Бабье лето медвежатника | страница 75
Кто-то тронул его за плечо.
– Ну, наконец-то! Мы уж заждались!
Доктор Гонсалес! А с каменной колонны на Пенкрофта взирала Мадонна Бьоретти!
Минуту спустя он уже сидел верхом и вместе с кучкой безумцев несся в Филиппон, чтобы встать во главе взбудораженных горожан.
Отчаянию его не было предела.
3
Спутниками доктора оказались два субъекта, которых звали Форстер и Лоренцо.
– С чего начнем? – осведомились они у Пенкрофта, который был озабочен тем, чтобы не выронить на скаку зажатую под мышкой колбасу.
– Это вы о чем? – занервничал он.
– Тебе решать. Как скажешь, так мы и сделаем. Жребий брошен, отступать некуда. Мы готовы погибнуть все до единого, лишь бы положить конец этому проклятию.
– Будь по-вашему! – от чистого сердца одобрил Пенкрофт эти слова.
Уж это ли не проклятие, когда с тобой говорят, а ты – ни бум-бум? Пусть оно сгинет! Но какой жребий они бросили и на что замахнулись, если им, видите ли, отступать некуда, лучше уж погибнуть всем до единого?
Уму непостижимо!
Получается, что он действительно не может бросить в беде этих людей и должен возглавить их… Но он даже не знает, где у них голова, а где хвост!
Занимался рассвет, вдали показались окраины Филиппона.
– Первым делом ты должен поговорить с народом!

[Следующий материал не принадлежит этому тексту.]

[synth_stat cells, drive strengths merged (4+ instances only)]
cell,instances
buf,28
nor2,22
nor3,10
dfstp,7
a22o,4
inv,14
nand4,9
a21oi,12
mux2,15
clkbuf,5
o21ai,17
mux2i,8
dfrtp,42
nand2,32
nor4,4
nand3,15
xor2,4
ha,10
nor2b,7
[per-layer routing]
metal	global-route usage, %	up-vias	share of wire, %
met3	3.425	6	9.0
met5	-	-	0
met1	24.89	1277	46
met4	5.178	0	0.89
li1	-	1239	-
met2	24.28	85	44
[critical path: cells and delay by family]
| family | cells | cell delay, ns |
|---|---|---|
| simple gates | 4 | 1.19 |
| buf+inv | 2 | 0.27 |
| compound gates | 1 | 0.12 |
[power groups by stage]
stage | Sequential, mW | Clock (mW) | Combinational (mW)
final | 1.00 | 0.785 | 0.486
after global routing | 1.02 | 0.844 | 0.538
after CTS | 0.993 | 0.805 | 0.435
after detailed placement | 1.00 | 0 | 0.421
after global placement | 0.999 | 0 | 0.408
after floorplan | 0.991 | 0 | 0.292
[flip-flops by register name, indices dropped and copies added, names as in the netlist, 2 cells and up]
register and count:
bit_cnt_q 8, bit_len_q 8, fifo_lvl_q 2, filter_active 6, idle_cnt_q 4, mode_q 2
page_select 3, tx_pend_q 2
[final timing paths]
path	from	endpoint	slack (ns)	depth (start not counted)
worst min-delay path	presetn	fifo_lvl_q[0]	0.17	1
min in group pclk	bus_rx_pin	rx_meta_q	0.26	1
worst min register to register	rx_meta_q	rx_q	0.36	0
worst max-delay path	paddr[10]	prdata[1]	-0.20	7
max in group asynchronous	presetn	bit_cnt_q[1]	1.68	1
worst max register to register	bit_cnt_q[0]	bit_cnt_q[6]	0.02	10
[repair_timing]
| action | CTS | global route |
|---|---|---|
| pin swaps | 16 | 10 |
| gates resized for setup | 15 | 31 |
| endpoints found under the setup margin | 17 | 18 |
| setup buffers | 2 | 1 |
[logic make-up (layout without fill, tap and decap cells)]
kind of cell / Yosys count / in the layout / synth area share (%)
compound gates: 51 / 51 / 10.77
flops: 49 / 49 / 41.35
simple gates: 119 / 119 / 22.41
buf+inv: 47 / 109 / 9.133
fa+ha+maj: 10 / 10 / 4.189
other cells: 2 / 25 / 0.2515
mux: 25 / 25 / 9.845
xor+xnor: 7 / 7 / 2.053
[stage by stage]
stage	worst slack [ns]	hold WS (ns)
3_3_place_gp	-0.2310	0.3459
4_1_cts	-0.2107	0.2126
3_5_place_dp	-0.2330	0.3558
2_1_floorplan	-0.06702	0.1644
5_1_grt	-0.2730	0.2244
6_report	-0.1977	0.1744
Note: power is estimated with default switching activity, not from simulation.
File: config.mk
export PLATFORM = sky130hd
export DESIGN_NAME = scbd_top
export DESIGN_NICKNAME = d
export VERILOG_FILES = /design/src/verilog/scbd_top.v /design/src/verilog/scbd_decode.v /design/src/verilog/scbd_direction.v
export VERILOG_INCLUDE_DIRS = /design/src /design/src/verilog
export SDC_FILE = /design/constraint.sdc
export NUM_CORES = 1
export LEC_CHECK = 0
export ABC_CLOCK_PERIOD_IN_PS = 1800
export BUFFER_PORTS_ARGS = -buffer_cell sky130_fd_sc_hd__buf_2
export CORE_ASPECT_RATIO = 0.5
export CORE_UTILIZATION = 40
export DETAILED_ROUTE_END_ITERATION = 8
export HOLD_SLACK_MARGIN = 0.05
export PLACE_DENSITY = 0.68
export SLEW_MARGIN = 10
export SYNTH_ARGS = -nofsm -noshare
export SYNTH_HDL_FRONTEND = slang
export SYNTH_HIERARCHICAL = 1
export SYNTH_SLANG_ARGS = --single-unit
export TNS_END_PERCENT = 20
File: constraint.sdc
create_clock -name clk_sys_in -period 1.8 [get_ports clk_sys_in]
set_input_delay 0.27 -clock clk_sys_in [delete_from_list [all_inputs] [get_ports clk_sys_in]]
set_output_delay 0.27 -clock clk_sys_in [all_outputs]
set_load 0.01 [all_outputs]
File: src/verilog/scbd_consts.vh
`ifndef SCBD_CONSTS_VH
`define SCBD_CONSTS_VH
// I/O port addresses of the configuration block
`define SCBD_ADDR_RAM_UPPER 8'hEA
`define SCBD_ADDR_RAM_LOWER 8'hEB
`define SCBD_ADDR_ROM_LIMIT 8'hEC
`define SCBD_ADDR_SYS_CFG 8'hED
// Reset values
`define SCBD_BOUND_RESET 8'hFF
`define SCBD_CFG_RESET 8'h00
// Configuration bit positions
`define SCBD_BIT_CHAIN_ORDER 6
`define SCBD_BIT_ROM_DISABLE 5
`define SCBD_BIT_EMULATOR 2
`define SCBD_BIT_TIMER_PINS 0
// Writable configuration bits; reserved bits read as zero
`define SCBD_CFG_WMASK 8'h65
// Address field compared against the boundary registers
`define SCBD_ADDR_HI 19
`define SCBD_ADDR_LO 12
// Transaction type codes
`define SCBD_TR_IDLE 4'h0
`define SCBD_TR_IO_WR_ON 4'h1
`define SCBD_TR_IO_RD_ON 4'h2
`define SCBD_TR_IO_WR_OFF 4'h3
`define SCBD_TR_IO_RD_OFF 4'h4
`define SCBD_TR_MEM_WR 4'h5
`define SCBD_TR_MEM_RD 4'h6
`define SCBD_TR_REFRESH 4'h7
`define SCBD_TR_ACK_ON 4'h8
`define SCBD_TR_ACK_OFF 4'h9
// Data bus direction codes
`define SCBD_DIR_FLOAT 2'h0
`define SCBD_DIR_IN 2'h1
`define SCBD_DIR_OUT 2'h2
`endif

File: src/verilog/scbd_top.v
// Overview of operation
// - Reset loads ROM limit and both RAM bounds with all ones.
// - ROM region always begins at address zero.
// - On overlap RAM select stays inactive; ROM select asserts unless bit 5 is set.
// - ROM select when address bits 19..12 not above ROM limit.
// - RAM select when address bits lie within both RAM bounds inclusive.
// - Bit 6 orders chain: one timer first, zero serial first; resets 0.
// - Bit 5 forces ROM select inactive high; resets to zero.
// - Bit 2 enables emulator mode reversing some bus directions; resets 0.
// - Bit 0 gives parallel port one pins to the timer unit.
// - Master, emulator off: drive writes, input reads, float on-chip reads.
// - Master, emulator on: drive on-chip reads and on-chip acknowledges outward.
// - Master, emulator off: float on-chip acknowledge, input off-chip acknowledge.
// - External master: float off-chip, writes, refresh; input reads; drive on-chip writes.
// - External master: drive on-chip acknowledge, input off-chip acknowledge.
`timescale 1ns/1ps
`default_nettype none
`include "scbd_consts.vh"
module scbd_top #(
    parameter AW = 8
) (
    input wire clk_sys_in,
    input wire rstn_in,
    input wire clk_en_in,
    input wire [7:0] io_addr_in,
    input wire [7:0] io_wdata_in,
    input wire io_wr_in,
    input wire io_rd_in,
    input wire [19:0] mem_addr_in,
    input wire mem_cycle_in,
    input wire [3:0] trans_in,
    input wire bus_master_in,
    input wire timer_chain_req_in,
    input wire serial_chain_req_in,
    input wire chain_enable_in,
    input wire [7:0] port_one_pins_in,
    input wire [7:0] timer_pins_in,
    input wire [7:0] port_one_dir_in,
    output reg [7:0] io_rdata_out,
    output reg io_rvalid_out,
    output reg rom_select_n_out,
    output reg ram_select_n_out,
    output reg [1:0] data_dir_out,
    output reg data_oe_n_out,
    output reg timer_chain_en_out,
    output reg serial_chain_en_out,
    output reg chain_enable_out,
    output reg [7:0] port_one_out,
    output reg [7:0] port_one_oe_n_out,
    output reg [7:0] timer_pins_out,
    output reg emulator_mode_flag_out,
    output reg [7:0] system_configuration_out
);
    // Boundary registers and configuration
    reg [AW-1:0] rom_limit_reg;
    reg [AW-1:0] ram_lower_bound_reg;
    reg [AW-1:0] ram_upper_bound_reg;
    reg [7:0] system_configuration;
    wire rom_hit;
    wire ram_hit;
    wire [1:0] dir_now;
    wire chain_order;
    wire emulator_mode_flag;
    wire timer_pins_mode;
    reg [7:0] next_rdata;
    reg next_rvalid;
    reg next_timer_en;
    reg next_serial_en;
    reg next_chain_out;

    assign chain_order = system_configuration[`SCBD_BIT_CHAIN_ORDER];
    assign emulator_mode_flag = system_configuration[`SCBD_BIT_EMULATOR];
    assign timer_pins_mode = system_configuration[`SCBD_BIT_TIMER_PINS];

    // Register writes; reserved bits are masked so they always read zero
    always @(posedge clk_sys_in or negedge rstn_in) begin
        if (!rstn_in) begin
            rom_limit_reg <= {AW{1'b1}};
            ram_lower_bound_reg <= {AW{1'b1}};
            ram_upper_bound_reg <= {AW{1'b1}};
            system_configuration <= `SCBD_CFG_RESET;
        end else if (clk_en_in && io_wr_in) begin
            case (io_addr_in)
                `SCBD_ADDR_ROM_LIMIT: rom_limit_reg <= io_wdata_in[AW-1:0];
                `SCBD_ADDR_RAM_LOWER: ram_lower_bound_reg <= io_wdata_in[AW-1:0];
                `SCBD_ADDR_RAM_UPPER: ram_upper_bound_reg <= io_wdata_in[AW-1:0];
                `SCBD_ADDR_SYS_CFG: system_configuration <= io_wdata_in & `SCBD_CFG_WMASK;
                default: system_configuration <= system_configuration;
            endcase
        end
    end

    // Read mux; unmapped ports give no valid strobe
    always @* begin
        next_rdata = 8'h00;
        next_rvalid = 1'b0;
        if (io_rd_in) begin
            next_rvalid = 1'b1;
            case (io_addr_in)
                `SCBD_ADDR_ROM_LIMIT: next_rdata = rom_limit_reg;
                `SCBD_ADDR_RAM_LOWER: next_rdata = ram_lower_bound_reg;
                `SCBD_ADDR_RAM_UPPER: next_rdata = ram_upper_bound_reg;
                `SCBD_ADDR_SYS_CFG: next_rdata = system_configuration;
                default: next_rvalid = 1'b0;
            endcase
        end
    end

    // Address decode into region hits
    scbd_decode #(
        .AW(AW)
    ) u_decode (
        .addr_field_in(mem_addr_in[`SCBD_ADDR_HI:`SCBD_ADDR_LO]),
        .mem_cycle_in(mem_cycle_in),
        .rom_limit_in(rom_limit_reg),
        .ram_low_in(ram_lower_bound_reg),
        .ram_high_in(ram_upper_bound_reg),
        .rom_disable_in(system_configuration[`SCBD_BIT_ROM_DISABLE]),
        .rom_hit_out(rom_hit),
        .ram_hit_out(ram_hit)
    );

    scbd_direction u_direction (
        .trans_in(trans_in),
        .bus_master_in(bus_master_in),
        .emulator_in(emulator_mode_flag),
        .dir_out(dir_now)
    );

    // Daisy chain: the first unit passes enable only when idle
    always @* begin
        if (chain_order) begin
            next_timer_en = chain_enable_in;
            next_serial_en = chain_enable_in && !timer_chain_req_in;
            next_chain_out = next_serial_en && !serial_chain_req_in;
        end else begin
            next_serial_en = chain_enable_in;
            next_timer_en = chain_enable_in && !serial_chain_req_in;
            next_chain_out = next_timer_en && !timer_chain_req_in;
        end
    end

    // Registered outputs, one cycle behind their inputs
    always @(posedge clk_sys_in or negedge rstn_in) begin
        if (!rstn_in) begin
            io_rdata_out <= 8'h00;
            io_rvalid_out <= 1'b0;
            rom_select_n_out <= 1'b1;
            ram_select_n_out <= 1'b1;
            data_dir_out <= `SCBD_DIR_FLOAT;
            data_oe_n_out <= 1'b1;
            timer_chain_en_out <= 1'b0;
            serial_chain_en_out <= 1'b0;
            chain_enable_out <= 1'b0;
            port_one_out <= 8'h00;
            port_one_oe_n_out <= 8'hFF;
            timer_pins_out <= 8'h00;
            emulator_mode_flag_out <= 1'b0;
            system_configuration_out <= `SCBD_CFG_RESET;
        end else if (clk_en_in) begin
            io_rdata_out <= next_rdata;
            io_rvalid_out <= next_rvalid;
            // Selects are active low; high means inactive
            rom_select_n_out <= !rom_hit;
            ram_select_n_out <= !ram_hit;
            data_dir_out <= dir_now;
            data_oe_n_out <= (dir_now != `SCBD_DIR_OUT);
            timer_chain_en_out <= next_timer_en;
            serial_chain_en_out <= next_serial_en;
            chain_enable_out <= next_chain_out;
            emulator_mode_flag_out <= emulator_mode_flag;
            system_configuration_out <= system_configuration;
            if (timer_pins_mode) begin
                // Direction register is ignored in this mode
                timer_pins_out <= port_one_pins_in;
                port_one_out <= timer_pins_in;
                port_one_oe_n_out <= port_one_dir_in & 8'h00;
            end else begin
                timer_pins_out <= 8'h00;
                port_one_out <= 8'h00;
                port_one_oe_n_out <= 8'hFF;
            end
        end
    end
endmodule // scbd_top
`default_nettype wire

File: src/verilog/scbd_decode.v
`timescale 1ns/1ps
`default_nettype none
`include "scbd_consts.vh"
module scbd_decode #(
    parameter AW = 8
) (
    input wire [AW-1:0] addr_field_in,
    input wire mem_cycle_in,
    input wire [AW-1:0] rom_limit_in,
    input wire [AW-1:0] ram_low_in,
    input wire [AW-1:0] ram_high_in,
    input wire rom_disable_in,
    output wire rom_hit_out,
    output wire ram_hit_out
);
    // Region compares; ROM starts at zero so only the top is checked
    wire rom_in_range;
    wire ram_in_range;
    assign rom_in_range = mem_cycle_in && (addr_field_in <= rom_limit_in);
    assign ram_in_range = mem_cycle_in && (addr_field_in >= ram_low_in) && (addr_field_in <= ram_high_in);
    assign rom_hit_out = rom_in_range && !rom_disable_in;
    assign ram_hit_out = ram_in_range && !rom_in_range;
endmodule // scbd_decode
`default_nettype wire

File: src/verilog/scbd_direction.v
`timescale 1ns/1ps
`default_nettype none
`include "scbd_consts.vh"
module scbd_direction (
    input wire [3:0] trans_in,
    input wire bus_master_in,
    input wire emulator_in,
    output reg [1:0] dir_out
);
    // Direction table for both mastership cases
    always @* begin
        dir_out = `SCBD_DIR_FLOAT;
        if (bus_master_in) begin
            case (trans_in)
                `SCBD_TR_IO_WR_ON, `SCBD_TR_IO_WR_OFF, `SCBD_TR_MEM_WR: dir_out = `SCBD_DIR_OUT;
                `SCBD_TR_IO_RD_OFF, `SCBD_TR_MEM_RD: dir_out = `SCBD_DIR_IN;
                `SCBD_TR_IO_RD_ON: dir_out = emulator_in ? `SCBD_DIR_OUT : `SCBD_DIR_FLOAT;
                `SCBD_TR_ACK_ON: dir_out = emulator_in ? `SCBD_DIR_OUT : `SCBD_DIR_FLOAT;
                `SCBD_TR_ACK_OFF: dir_out = `SCBD_DIR_IN;
                default: dir_out = `SCBD_DIR_FLOAT;
            endcase
        end else begin
            case (trans_in)
                `SCBD_TR_IO_RD_ON, `SCBD_TR_MEM_RD: dir_out = `SCBD_DIR_IN;
                `SCBD_TR_IO_WR_ON: dir_out = `SCBD_DIR_OUT;
                `SCBD_TR_ACK_ON: dir_out = `SCBD_DIR_OUT;
                `SCBD_TR_ACK_OFF: dir_out = `SCBD_DIR_IN;
                default: dir_out = `SCBD_DIR_FLOAT;
            endcase
        end
    end
endmodule // scbd_direction
`default_nettype wire

==> flow_metrics.py <==
metrics = {
    "timing": {
        "maxSlewHeadroom_pct": 64.9,
        "worst_slew_pin_slew_ns": 0.513,
        "fmax_ghz": 0.570,
        "hold_viol": 0,
        "rsz0062_at_grt": "true",
        "min_period_ns": 1.75,
        "skew_ns": 0.00714,
        "drv_slew": 0,
        "setup_viol": 0,
        "finalCritPeriodShare_pct": 97.4,
        "setup_tns_ns": 0,
    },
    "worst_hold_path": {
        "worstHoldPathType": "in -> reg",
    },
    "global_routing": {
        "grt_start_max_net_pins": 67,
        "overflow": 0,
        "grt_pass1_wl_um": 14100,
        "grt_usage_pct": 18.4,
        "antenna_found_initial": 1,
        "grt_pass1_vias": 2818,
    },
    "routing": {
        "wire_per_inst_um": 14.5,
        "drt-pass1-iter-count": 4,
        "vias": 2878,
        "drc": 0,
        "finalWirelength_um": 8270,
        "vias_per_cell": 5.04,
        "ant_nets": 0,
        "drtIter0Drc": 119,
    },
    "yosys": {
        "yosys_warnings": 6,
        "synth-edff-count": 0,
        "muxShareOfSynthArea_pct": 11.4,
        "synth_seq_cells": 66,
        "synth_compound_area_share_pct": 13.3,
        "ys_dominant_reg_cell": "dfrtp_1",
        "synth_top_area_share_pct": 25.0,
        "async_flop_share_pct": 100,
        "synth_top_family_by_area": "simple AND/OR/NAND/NOR gates",
        "seq_area_frac_synth_pct": 44.3,
        "yosys.area_share.simple_pct": 13.7,
        "synth_cell_type_count": 54,
        "yosysTopAreaCell": "dfrtp_1",
        "syn_avg_cell_area_um2": 10.9,
        "synth-xor-area-share_pct": 0,
        "synth_area_leaders": "dfrtp_1 25%, dfstp_2 19%, mux2_2 11%",
        "synth_common_cells": "47 x inv_1, 38 x dfrtp_1, 36 x mux2_2, 28 x dfstp_2, 25 x o21ai_0",
        "post-synth-top-count-cell": "inv_1",
        "synth.cell_area_um2": 3800,
        "netlist_instances": 348,
        "synth_fa_ha_area_share_pct": 7.89,
    },
    "worst_setup_path": {
        "arrival_ns": 2.01,
        "setup.worst_path.class": "reg -> reg",
        "cp-end-kind": "flop",
        "cp_max_fo": 2,
        "worstSetupStartpointType": "flop",
        "crit_required_ns": 2.05,
    },
    "floorplan": {
        "rows": 24,
        "start_util_pct": 42.5,
        "die_w_um": 140,
        "core_area_um2": 8950,
        "fp.dieH_um": 71.0,
        "dieArea_um2": 9930,
        "pin_count": 124,
    },
    "clock_tree": {
        "cts_root_buf": "clkbuf_16",
        "clk_latency_ns": 0.32,
        "cts_tree": "built",
        "cts_max_path_buffers": 2,
        "path_clk_slew_ns": 0.05,
        "cts_buffers": 9,
        "cts_max_level": 3,
        "clock_sinks": 66,
    },
    "run_status": {
        "outcome": "finished clean",
    },
    "layout": {
        "finalNetCount": 547,
        "drive_gt1_share_pct": 48.5,
        "area_growth_syn_to_layout_pct": 24.9,
        "diodes": 0,
        "finalNonFillerCells": 571,
        "num-fill-cells": 807,
    },
    "placement": {
        "dp_cells": 553,
        "portBuffers": 99,
        "gp_congestion": 0.797,
        "dp_hpwl_um": 6170,
    },
    "flow_run": {
        "maxCapViolCount": 0,
    },
    "power_and_ir_drop": {
        "p_leak_nw": 2.23,
        "p_per_area_nw_per_um2": 751,
        "ir_drop_v": 0.000407,
    },
}
-- per-layer routing --
metal	up-vias	track usage, %	routed length [um]	share of wire, %
met5	-	0	0	0
met4	0	5.86	76	0.92
met3	7	5.55	373	4.5
met2	59	29.1	3700	45
met1	1392	24.3	4120	50
li1	1420	-	-	-
-- kinds of logic (layout without fill, tap and decap cells) --
family | after synthesis | in the layout
AOI/OAI and AO/OA | 70 | 70
DFF | 66 | 66
muxes | 38 | 38
and+or+nand+nor | 74 | 74
adders and majority gates | 24 | 24
buffers and inverters | 75 | 178
other | 1 | 4
-- worst max-delay path, stage by stage, from the launching register on --
cell       delay [ns]
dfstp_2          0.56
ha_4             0.20
nand2b_4         0.14
a2111oi_4        0.32
o31ai_2          0.11
o2111a_1         0.24
o21ai_1          0.13
-- path summary, 6_finish.rpt --
path                                        startpoint  slack [ns]  cells after the start          endpoint
max in group asynchronous                      rstn_in        0.96                      3  rom_limit_reg[4]
worst min register to register        ram_select_n_out        0.47                      2  ram_select_n_out
worst min-delay path               serial_chain_req_in        0.16                      2  chain_enable_out
min in group asynchronous                      rstn_in        0.46                      3   data_dir_out[0]
worst max-delay path            ram_lower_bound_reg[0]        0.05                      6  ram_select_n_out
worst max register to register  ram_lower_bound_reg[0]        0.05                      6  ram_select_n_out
-- cell usage in the layout (no fill, tap or decap), drive strengths merged, types with 2 or more instances in the layout --
cell type  Yosys  final
a2111oi        4      4
a21oi         11     11
a221oi         2      2
a22oi          4      4
a41oi          2      2
and2b          2      2
and3           2      2
and4b          7      7
and4bb         3      3
buf           21    114
clkbuf         7     11
clkinv         0      3
clkinvlp       0      2
conb           1      4
dfrtp         38     38
dfstp         28     28
ha            24     24
inv           47     47
mux2          38     38
nand2         18     18
nand2b         3      3
nand3         17     17
nand4          7      7
nand4b         2      2
nor2           4      4
nor2b          3      3
nor3b          2      2
o21ai         26     26
o31ai         10     10
-- timing repair --
| action | 4_1_cts | 5_1_grt |
|---|---|---|
| resized for setup | 4 | 5 |
| cloned | 0 | 0 |
| pin swaps | 4 | 6 |
| hold buffers | 1 | 0 |
| endpoints found under the setup margin | 2 | 2 |
| setup buffers | 1 | 0 |
| hold endpoints to repair | 38 | 0 |
-- power by group --
part	internal [mW]	leakage, nW	switching [mW]
sequential	1.55	0.815	0.0296
clock	0.960	0.131	0.596
combinational	0.193	1.28	0.244
-- metrics by stage --
step	hold WS [ns]	power, mW	area [um2]	setup slack, ns	utilization [%]
after floorplan	-0.0256	1.84	3810	0.0937	-
after global placement	0.313	2.02	4400	-0.0227	49.2
after detailed placement	0.316	2.03	4400	-0.0491	49.2
after CTS	0.145	3.62	4720	0.00339	52.7
after global routing	0.147	3.76	4750	-0.0501	53.1
final	0.158	3.57	4750	0.0460	53.1
-- final cells by class --
| cell class | instances | area (um2) | share of cell area [%] |
|---|---|---|---|
| sequential | 66 | 1690 | 35.5 |
| clock buffer | 11 | 243 | 5.11 |
| inverter | 47 | 176 | 3.71 |
| timing repair buffer | 115 | 634 | 13.4 |
| tap | 117 | 146 | 3.08 |
| multi-input combinational | 210 | 1830 | 38.6 |
| clock inverter | 5 | 30.0 | 0.632 |
Power figures use the tool's default switching activity.
==> config.mk <==
export PLATFORM = sky130hd
export DESIGN_NAME = msrg_gate
export DESIGN_NICKNAME = d
export VERILOG_FILES = /design/src/verilog/msrg_pkg.sv /design/src/verilog/msrg_gate.sv /design/src/verilog/msrg_sync.sv
export SDC_FILE = /design/constraint.sdc
export NUM_CORES = 1
export LEC_CHECK = 0
export ABC_AREA = 1
export BUFFER_PORTS_ARGS = -buffer_cell sky130_fd_sc_hd__buf_4
export CAP_MARGIN = 20
export CORE_MARGIN = 2
export CORE_UTILIZATION = 57
export CTS_CLUSTER_DIAMETER = 40
export DETAILED_ROUTE_END_ITERATION = 12
export PLACE_DENSITY = 0.92
export SYNTH_ARGS = -nofsm -noshare
export SYNTH_HDL_FRONTEND = slang
export SYNTH_SLANG_ARGS = --single-unit
==> constraint.sdc <==
create_clock -name clk -period 3.64 [get_ports clk]
set_clock_uncertainty 0.1 [all_clocks]
set_input_delay 0.182 -clock clk [delete_from_list [all_inputs] [get_ports clk]]
set_output_delay 0.182 -clock clk [all_outputs]
set_load 0.01 [all_outputs]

– Помилуйте, первым делом я должен выспаться!
– Верно…
В городе царила тишина, по улицам расхаживали вооруженные патрули. Завидя Пенкрофта, люди приветственно махали шляпами.
– Вечером созовем народ на площадь.
– Очень хорошо! А до тех пор дайте мне поспать.
– Спи спокойно, мы будем охранять тебя!
– А вот это уже лишнее.
Пенкрофт поспешил в дом. Всюду было тихо, лишь на первом этаже из-под двери в комнату Штербинского просачивался свет. Едва слышный шорох. Дверь чуть приоткрыта… Пенкрофт решил заглянуть к старому приятелю и, чтобы тот не дулся, назвать его по имени: Эдуардом. Вдруг сработает? Такое ему уже не раз удавалось: выпалишь слово наугад и стронешь лавину. Глядишь, и с Эдуардом повезет. Хотя отчего бы старику не зваться, например, Тихомиром? Ну ладно, нам без разницы… Пенкрофт постучал в дверь и вошел.
Час от часу не легче!
Старик – кто бы он ни был, Эдуард или Тихомир – со следами побоев и с кляпом во рту сидел на стуле, связанный и лишенный возможности шевельнуться.
Пенкрофт поспешно развязал веревки, сбрызнул старика холодной водой и постепенно привел в чувство.
– Ох!.. Я уж не думал… что останусь… в живых, – простонал Штербинский.
– Да что хоть стряслось-то?
– И вы еще спрашиваете?… Будто сами не знаете!